Only the number is wanted: tally the lines below that contain the word "part".

-------------------------

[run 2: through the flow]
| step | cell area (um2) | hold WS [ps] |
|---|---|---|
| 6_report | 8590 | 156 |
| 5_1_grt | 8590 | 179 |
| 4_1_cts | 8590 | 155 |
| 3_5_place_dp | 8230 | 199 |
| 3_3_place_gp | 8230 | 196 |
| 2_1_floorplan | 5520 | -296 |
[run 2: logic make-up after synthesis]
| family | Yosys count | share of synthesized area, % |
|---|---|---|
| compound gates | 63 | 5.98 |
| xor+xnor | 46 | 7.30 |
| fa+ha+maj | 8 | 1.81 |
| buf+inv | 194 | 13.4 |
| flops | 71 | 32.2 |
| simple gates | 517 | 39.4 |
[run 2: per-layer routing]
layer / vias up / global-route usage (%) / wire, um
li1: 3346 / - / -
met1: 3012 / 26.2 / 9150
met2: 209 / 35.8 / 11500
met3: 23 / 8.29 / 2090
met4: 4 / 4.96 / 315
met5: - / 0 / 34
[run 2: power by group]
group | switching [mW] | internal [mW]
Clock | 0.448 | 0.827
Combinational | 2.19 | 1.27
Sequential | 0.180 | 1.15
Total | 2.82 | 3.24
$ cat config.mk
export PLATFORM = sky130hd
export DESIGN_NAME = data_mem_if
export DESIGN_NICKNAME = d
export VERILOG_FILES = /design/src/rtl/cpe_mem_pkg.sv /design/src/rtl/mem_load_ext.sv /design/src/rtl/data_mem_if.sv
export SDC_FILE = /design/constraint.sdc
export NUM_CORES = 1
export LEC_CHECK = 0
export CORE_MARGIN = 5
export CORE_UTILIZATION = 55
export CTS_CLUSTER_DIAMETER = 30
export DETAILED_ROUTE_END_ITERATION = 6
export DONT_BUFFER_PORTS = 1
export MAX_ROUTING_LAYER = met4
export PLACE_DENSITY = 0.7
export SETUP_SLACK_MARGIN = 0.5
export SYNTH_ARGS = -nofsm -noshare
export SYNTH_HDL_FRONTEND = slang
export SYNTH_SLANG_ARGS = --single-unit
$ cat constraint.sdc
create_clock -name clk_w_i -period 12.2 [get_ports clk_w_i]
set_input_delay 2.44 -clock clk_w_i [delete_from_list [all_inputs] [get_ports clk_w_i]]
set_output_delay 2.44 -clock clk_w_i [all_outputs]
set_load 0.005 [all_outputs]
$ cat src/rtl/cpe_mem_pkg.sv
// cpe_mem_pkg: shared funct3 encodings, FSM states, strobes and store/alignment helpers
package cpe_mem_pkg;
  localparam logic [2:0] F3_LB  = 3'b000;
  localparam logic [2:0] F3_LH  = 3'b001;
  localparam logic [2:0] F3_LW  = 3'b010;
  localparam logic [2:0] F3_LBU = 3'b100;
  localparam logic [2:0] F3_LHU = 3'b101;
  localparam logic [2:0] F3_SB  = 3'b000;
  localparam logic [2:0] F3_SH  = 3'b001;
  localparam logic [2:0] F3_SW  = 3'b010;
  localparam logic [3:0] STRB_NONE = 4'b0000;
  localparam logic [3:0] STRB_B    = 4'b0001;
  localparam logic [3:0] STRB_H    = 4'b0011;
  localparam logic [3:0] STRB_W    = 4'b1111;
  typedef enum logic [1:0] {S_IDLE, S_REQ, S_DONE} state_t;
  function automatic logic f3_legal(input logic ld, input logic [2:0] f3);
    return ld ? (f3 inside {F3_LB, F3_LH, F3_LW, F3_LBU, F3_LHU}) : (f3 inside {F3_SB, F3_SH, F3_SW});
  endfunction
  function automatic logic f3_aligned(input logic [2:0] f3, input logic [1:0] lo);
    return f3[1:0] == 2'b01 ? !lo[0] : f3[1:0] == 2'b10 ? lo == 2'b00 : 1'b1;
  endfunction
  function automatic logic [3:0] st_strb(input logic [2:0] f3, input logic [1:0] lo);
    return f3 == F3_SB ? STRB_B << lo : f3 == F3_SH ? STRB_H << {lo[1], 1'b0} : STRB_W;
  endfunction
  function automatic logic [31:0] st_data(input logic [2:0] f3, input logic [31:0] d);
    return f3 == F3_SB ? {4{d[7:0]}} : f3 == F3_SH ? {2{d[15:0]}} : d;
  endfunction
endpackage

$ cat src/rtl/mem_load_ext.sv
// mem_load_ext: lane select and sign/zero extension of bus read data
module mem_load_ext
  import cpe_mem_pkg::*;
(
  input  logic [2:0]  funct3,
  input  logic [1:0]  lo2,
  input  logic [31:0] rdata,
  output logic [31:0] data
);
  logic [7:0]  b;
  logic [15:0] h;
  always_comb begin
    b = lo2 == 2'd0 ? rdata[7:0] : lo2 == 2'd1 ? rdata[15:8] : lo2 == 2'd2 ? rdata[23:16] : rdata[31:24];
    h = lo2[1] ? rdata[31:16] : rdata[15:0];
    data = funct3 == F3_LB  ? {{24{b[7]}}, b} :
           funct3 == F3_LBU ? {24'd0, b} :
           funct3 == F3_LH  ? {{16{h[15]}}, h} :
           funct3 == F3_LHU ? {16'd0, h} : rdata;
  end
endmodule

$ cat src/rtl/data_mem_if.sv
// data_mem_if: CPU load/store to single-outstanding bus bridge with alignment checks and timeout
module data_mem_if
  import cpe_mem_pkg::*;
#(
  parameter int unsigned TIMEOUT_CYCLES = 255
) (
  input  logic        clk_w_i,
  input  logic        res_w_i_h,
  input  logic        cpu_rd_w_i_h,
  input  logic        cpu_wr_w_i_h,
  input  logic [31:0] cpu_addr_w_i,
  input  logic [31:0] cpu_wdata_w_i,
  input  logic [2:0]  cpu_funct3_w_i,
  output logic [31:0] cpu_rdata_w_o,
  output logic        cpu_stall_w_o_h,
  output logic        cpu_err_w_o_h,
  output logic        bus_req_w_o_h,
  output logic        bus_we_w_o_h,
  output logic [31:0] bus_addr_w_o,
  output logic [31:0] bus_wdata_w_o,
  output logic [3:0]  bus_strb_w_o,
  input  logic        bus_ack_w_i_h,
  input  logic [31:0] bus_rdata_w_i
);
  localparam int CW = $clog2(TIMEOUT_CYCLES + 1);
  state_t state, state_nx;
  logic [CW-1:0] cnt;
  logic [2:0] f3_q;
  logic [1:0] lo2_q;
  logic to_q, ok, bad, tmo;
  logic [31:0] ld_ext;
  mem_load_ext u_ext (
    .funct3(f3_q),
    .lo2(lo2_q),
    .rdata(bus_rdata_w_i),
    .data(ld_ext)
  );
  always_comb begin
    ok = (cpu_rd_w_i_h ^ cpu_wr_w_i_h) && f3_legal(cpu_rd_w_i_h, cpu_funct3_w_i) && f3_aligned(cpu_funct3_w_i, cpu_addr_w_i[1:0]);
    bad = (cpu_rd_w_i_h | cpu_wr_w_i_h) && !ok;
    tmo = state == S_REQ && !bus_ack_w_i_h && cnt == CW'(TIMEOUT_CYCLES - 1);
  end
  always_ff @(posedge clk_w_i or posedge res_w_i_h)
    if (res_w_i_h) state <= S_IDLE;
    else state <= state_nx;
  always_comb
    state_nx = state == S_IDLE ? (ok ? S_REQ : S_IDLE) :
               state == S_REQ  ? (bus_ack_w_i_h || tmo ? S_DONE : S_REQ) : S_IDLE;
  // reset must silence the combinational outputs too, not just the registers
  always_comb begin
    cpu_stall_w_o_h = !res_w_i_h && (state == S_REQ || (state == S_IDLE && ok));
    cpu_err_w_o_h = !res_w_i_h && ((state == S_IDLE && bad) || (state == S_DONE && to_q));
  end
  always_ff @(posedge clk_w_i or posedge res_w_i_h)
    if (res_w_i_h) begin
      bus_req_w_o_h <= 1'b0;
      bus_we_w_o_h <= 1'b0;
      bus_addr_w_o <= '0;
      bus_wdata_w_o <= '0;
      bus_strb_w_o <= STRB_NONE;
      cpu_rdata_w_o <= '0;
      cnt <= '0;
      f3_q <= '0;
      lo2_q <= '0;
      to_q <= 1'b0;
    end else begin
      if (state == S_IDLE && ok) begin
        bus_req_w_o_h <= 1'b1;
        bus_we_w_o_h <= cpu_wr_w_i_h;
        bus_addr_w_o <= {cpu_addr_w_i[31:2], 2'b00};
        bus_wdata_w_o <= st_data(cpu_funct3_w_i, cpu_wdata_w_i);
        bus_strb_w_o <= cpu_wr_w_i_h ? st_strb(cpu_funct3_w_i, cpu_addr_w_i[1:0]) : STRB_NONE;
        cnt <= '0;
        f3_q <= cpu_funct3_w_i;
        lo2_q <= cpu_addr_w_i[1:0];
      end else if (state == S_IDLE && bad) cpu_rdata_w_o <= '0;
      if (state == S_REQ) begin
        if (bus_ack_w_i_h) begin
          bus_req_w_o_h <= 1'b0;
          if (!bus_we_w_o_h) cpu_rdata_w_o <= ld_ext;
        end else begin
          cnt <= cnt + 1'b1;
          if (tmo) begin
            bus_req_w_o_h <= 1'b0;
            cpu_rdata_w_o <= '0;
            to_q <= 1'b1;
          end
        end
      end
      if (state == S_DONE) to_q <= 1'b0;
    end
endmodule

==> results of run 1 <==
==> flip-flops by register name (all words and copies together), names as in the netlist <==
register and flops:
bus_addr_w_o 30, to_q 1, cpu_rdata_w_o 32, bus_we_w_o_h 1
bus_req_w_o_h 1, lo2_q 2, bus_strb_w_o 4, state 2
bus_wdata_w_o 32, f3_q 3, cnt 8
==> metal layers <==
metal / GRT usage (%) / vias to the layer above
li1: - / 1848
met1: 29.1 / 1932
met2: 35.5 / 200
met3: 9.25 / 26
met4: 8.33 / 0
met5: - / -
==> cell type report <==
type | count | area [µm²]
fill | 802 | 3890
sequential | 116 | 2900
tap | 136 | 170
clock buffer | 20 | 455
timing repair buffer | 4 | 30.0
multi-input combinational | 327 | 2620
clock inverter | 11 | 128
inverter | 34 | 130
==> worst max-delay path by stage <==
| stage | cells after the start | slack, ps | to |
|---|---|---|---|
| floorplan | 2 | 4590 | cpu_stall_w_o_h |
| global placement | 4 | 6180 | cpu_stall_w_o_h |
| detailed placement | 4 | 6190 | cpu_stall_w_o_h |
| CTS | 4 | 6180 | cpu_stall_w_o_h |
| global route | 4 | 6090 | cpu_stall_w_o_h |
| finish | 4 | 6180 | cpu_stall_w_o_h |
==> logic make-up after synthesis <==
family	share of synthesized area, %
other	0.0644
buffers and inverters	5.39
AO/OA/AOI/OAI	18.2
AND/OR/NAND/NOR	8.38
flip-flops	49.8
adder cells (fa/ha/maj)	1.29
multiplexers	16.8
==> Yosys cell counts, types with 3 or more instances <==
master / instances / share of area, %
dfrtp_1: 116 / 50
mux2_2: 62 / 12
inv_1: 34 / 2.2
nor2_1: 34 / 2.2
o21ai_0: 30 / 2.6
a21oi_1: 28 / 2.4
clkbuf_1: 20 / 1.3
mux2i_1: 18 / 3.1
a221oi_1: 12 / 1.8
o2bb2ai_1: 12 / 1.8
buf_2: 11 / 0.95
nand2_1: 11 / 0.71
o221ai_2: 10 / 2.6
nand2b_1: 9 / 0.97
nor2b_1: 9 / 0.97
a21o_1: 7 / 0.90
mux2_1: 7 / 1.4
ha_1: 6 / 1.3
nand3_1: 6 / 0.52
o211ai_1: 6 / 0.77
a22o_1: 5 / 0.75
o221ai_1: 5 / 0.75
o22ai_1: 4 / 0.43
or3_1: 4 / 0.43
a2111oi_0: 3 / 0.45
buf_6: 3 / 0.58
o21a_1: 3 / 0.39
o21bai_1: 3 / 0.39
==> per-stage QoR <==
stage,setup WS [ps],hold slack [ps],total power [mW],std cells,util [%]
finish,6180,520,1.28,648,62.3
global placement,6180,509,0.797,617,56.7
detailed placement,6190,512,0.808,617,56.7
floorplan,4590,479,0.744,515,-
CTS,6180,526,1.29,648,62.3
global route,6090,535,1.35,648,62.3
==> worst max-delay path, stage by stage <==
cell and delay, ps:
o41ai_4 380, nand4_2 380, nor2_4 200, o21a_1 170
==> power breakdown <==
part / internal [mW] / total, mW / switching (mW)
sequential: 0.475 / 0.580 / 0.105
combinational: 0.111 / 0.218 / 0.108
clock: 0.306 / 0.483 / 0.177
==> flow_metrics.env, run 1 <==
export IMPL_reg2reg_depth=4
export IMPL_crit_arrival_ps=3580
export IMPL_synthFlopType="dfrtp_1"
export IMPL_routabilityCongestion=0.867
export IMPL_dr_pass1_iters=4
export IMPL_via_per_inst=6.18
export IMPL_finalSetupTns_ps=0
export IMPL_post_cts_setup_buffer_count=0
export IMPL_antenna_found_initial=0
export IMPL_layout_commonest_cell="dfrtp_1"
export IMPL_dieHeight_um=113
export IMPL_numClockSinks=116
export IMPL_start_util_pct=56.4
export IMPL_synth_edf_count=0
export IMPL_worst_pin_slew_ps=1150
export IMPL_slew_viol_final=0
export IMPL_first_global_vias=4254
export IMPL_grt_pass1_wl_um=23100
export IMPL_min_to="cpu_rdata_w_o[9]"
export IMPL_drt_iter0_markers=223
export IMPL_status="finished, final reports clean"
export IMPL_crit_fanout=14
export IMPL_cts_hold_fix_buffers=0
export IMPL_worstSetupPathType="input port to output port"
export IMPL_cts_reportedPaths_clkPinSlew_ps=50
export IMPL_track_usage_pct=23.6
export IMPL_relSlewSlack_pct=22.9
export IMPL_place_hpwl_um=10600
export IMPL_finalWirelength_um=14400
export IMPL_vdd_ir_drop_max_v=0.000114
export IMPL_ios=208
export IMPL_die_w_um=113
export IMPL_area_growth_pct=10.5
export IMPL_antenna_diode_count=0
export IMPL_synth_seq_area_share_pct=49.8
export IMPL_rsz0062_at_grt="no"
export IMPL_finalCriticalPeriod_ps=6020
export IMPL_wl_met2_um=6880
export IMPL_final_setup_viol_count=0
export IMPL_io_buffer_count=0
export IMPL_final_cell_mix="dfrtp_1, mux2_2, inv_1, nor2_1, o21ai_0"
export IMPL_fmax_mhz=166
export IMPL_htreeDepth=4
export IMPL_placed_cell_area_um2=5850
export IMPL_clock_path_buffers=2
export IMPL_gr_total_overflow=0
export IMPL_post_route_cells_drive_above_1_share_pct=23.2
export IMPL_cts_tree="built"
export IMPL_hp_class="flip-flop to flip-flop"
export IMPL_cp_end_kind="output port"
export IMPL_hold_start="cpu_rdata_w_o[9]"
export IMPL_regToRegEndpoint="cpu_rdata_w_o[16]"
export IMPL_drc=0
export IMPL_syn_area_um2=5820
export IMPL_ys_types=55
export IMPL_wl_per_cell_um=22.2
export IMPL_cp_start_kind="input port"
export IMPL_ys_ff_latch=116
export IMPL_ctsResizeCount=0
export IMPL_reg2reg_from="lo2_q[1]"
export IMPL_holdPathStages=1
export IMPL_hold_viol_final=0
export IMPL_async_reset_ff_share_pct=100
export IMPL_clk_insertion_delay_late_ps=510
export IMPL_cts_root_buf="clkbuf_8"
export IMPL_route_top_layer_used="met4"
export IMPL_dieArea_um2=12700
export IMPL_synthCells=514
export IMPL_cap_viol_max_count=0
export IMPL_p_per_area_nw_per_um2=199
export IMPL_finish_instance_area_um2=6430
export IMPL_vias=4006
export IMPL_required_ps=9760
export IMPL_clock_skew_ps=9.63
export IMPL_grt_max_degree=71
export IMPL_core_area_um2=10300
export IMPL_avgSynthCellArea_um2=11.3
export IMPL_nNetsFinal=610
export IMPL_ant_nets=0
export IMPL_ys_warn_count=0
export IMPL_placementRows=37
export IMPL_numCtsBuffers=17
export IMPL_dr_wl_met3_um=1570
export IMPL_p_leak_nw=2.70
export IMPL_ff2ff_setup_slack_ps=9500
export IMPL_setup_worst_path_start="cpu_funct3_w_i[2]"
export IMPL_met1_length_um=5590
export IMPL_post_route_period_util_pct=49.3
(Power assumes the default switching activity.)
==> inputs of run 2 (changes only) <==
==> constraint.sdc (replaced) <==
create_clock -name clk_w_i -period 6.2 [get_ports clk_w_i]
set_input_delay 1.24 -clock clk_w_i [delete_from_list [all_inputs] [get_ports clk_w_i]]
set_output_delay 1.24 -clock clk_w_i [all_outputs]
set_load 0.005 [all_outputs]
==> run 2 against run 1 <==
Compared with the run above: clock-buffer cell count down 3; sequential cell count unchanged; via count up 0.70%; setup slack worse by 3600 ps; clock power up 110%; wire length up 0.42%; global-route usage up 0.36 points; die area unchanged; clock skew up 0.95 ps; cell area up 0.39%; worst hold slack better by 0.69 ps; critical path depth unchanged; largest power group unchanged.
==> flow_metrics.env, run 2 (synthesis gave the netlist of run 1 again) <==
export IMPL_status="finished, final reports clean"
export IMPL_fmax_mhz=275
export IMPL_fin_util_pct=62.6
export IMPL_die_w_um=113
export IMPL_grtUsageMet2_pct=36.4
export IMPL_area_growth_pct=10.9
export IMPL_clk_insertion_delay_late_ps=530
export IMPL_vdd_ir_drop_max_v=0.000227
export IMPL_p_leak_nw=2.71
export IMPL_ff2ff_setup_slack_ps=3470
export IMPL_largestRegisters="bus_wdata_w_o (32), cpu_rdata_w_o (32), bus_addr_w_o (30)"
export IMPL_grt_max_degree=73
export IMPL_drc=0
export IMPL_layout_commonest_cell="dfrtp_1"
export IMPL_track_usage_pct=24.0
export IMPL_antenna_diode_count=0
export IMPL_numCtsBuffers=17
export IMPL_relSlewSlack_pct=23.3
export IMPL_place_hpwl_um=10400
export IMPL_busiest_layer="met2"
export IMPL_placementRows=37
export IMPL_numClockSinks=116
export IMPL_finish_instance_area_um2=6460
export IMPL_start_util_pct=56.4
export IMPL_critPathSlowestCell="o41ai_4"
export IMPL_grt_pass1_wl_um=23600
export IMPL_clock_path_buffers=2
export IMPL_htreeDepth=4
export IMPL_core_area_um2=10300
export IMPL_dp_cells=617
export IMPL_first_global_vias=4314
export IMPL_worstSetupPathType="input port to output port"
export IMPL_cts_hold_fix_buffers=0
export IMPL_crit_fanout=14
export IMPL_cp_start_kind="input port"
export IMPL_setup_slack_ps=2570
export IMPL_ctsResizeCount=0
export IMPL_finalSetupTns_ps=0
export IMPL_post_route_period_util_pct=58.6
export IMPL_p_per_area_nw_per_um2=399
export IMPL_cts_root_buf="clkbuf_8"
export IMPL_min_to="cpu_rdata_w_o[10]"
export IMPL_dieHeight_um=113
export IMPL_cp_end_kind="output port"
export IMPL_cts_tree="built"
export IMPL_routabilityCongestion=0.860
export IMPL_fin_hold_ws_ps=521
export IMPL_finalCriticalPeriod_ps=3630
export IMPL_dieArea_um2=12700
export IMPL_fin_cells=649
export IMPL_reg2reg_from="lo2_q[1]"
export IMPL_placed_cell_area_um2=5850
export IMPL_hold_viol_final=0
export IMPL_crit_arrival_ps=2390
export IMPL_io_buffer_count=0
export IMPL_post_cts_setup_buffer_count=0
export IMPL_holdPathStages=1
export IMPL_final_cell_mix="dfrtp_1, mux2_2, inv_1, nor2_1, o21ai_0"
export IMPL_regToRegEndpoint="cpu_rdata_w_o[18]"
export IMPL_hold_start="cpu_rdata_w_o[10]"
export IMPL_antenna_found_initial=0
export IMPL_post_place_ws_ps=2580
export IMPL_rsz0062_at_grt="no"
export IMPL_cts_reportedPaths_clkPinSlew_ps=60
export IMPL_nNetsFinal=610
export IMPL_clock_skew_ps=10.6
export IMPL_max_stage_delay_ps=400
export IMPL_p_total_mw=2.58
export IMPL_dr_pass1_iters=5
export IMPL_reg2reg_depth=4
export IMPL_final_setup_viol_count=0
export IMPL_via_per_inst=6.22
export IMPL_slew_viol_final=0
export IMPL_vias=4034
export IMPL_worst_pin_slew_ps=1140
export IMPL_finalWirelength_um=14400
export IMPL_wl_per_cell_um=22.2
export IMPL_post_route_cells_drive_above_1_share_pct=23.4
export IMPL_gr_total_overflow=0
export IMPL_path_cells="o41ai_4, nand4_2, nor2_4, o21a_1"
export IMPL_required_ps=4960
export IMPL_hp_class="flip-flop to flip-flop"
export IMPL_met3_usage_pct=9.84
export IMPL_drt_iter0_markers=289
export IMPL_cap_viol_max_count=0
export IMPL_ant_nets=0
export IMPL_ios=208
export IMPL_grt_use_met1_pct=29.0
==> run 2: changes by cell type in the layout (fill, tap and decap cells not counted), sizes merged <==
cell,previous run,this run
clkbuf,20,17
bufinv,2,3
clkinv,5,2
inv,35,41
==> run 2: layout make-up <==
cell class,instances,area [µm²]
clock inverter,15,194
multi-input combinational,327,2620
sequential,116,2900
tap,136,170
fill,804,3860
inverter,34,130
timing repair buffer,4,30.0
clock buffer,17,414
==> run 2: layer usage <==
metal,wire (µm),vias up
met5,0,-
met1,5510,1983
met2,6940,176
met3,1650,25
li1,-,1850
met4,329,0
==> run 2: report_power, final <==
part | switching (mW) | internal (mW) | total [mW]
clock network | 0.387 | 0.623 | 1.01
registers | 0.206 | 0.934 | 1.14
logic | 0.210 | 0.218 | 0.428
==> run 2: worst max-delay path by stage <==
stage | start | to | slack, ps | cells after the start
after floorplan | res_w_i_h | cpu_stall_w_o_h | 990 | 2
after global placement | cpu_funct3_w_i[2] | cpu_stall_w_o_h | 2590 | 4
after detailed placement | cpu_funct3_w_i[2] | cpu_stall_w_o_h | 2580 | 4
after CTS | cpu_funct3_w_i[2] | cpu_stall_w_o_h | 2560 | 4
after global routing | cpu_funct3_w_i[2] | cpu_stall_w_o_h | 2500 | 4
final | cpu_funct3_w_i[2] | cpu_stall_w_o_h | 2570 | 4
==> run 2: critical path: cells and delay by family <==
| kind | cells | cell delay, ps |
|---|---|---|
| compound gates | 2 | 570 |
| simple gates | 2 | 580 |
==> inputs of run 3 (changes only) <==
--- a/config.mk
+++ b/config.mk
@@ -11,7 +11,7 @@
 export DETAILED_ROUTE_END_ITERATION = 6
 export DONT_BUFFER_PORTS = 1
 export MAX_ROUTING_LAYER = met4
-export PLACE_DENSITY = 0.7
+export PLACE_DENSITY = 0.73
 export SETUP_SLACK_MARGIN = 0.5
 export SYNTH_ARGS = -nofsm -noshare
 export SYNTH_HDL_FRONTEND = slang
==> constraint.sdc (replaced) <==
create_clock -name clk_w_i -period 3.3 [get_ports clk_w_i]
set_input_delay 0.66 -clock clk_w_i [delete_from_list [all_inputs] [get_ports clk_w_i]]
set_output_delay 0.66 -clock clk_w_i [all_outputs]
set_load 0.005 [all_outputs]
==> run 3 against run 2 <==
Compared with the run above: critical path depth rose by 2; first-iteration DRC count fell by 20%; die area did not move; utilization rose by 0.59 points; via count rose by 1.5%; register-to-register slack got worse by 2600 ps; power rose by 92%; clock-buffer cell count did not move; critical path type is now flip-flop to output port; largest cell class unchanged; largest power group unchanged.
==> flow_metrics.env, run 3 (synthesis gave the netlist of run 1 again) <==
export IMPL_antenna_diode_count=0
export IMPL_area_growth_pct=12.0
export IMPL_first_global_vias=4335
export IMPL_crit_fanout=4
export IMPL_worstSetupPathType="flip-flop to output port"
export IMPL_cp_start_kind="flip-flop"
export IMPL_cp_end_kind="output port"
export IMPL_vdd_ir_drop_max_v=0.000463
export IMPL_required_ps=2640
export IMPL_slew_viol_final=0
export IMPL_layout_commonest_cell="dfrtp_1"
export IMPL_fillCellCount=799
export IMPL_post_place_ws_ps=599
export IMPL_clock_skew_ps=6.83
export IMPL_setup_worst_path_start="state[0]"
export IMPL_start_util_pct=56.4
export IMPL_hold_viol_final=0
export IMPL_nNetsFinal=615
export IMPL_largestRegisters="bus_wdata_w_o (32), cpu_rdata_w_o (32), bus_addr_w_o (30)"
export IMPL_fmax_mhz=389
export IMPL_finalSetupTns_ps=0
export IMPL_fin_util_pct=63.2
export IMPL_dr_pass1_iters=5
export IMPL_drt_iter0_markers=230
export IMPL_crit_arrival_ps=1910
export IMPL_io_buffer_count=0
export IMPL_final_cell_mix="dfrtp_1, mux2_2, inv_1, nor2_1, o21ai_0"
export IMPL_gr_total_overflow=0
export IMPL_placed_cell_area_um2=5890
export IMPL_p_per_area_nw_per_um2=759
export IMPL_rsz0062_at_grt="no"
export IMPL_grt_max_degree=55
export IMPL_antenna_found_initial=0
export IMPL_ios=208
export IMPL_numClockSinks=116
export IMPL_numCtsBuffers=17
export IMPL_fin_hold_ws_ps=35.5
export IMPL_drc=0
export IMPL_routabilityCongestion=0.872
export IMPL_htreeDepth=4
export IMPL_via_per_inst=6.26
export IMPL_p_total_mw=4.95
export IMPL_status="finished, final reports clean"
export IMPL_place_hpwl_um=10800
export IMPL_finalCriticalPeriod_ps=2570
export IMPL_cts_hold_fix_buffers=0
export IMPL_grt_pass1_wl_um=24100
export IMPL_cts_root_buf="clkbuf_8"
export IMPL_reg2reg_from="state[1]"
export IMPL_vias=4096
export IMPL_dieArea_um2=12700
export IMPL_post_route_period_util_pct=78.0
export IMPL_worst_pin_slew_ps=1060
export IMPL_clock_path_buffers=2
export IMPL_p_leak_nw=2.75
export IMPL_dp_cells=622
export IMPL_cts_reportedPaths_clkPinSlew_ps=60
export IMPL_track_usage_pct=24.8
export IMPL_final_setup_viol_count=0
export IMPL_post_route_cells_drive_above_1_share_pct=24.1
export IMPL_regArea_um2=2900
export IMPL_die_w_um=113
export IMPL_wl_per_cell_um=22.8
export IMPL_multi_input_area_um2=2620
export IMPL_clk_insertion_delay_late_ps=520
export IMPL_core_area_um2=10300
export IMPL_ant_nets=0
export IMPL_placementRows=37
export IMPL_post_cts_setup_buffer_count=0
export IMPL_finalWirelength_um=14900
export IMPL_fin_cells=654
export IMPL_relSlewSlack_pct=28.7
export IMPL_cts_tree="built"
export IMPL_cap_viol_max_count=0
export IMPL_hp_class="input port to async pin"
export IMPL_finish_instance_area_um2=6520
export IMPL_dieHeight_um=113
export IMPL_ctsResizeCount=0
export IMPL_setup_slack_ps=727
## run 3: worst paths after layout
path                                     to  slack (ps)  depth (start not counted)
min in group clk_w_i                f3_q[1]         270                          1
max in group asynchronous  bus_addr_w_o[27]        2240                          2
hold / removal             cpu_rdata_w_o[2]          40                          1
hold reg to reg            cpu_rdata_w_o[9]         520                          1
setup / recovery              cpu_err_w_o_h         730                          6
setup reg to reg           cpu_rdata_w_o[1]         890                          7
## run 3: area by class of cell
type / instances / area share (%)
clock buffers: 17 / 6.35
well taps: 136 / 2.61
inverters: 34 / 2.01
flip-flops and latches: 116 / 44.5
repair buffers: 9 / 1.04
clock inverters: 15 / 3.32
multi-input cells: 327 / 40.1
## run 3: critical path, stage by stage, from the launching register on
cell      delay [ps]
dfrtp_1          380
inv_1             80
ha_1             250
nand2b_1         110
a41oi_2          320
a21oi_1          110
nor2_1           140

-------------------------

* Exercise result: 2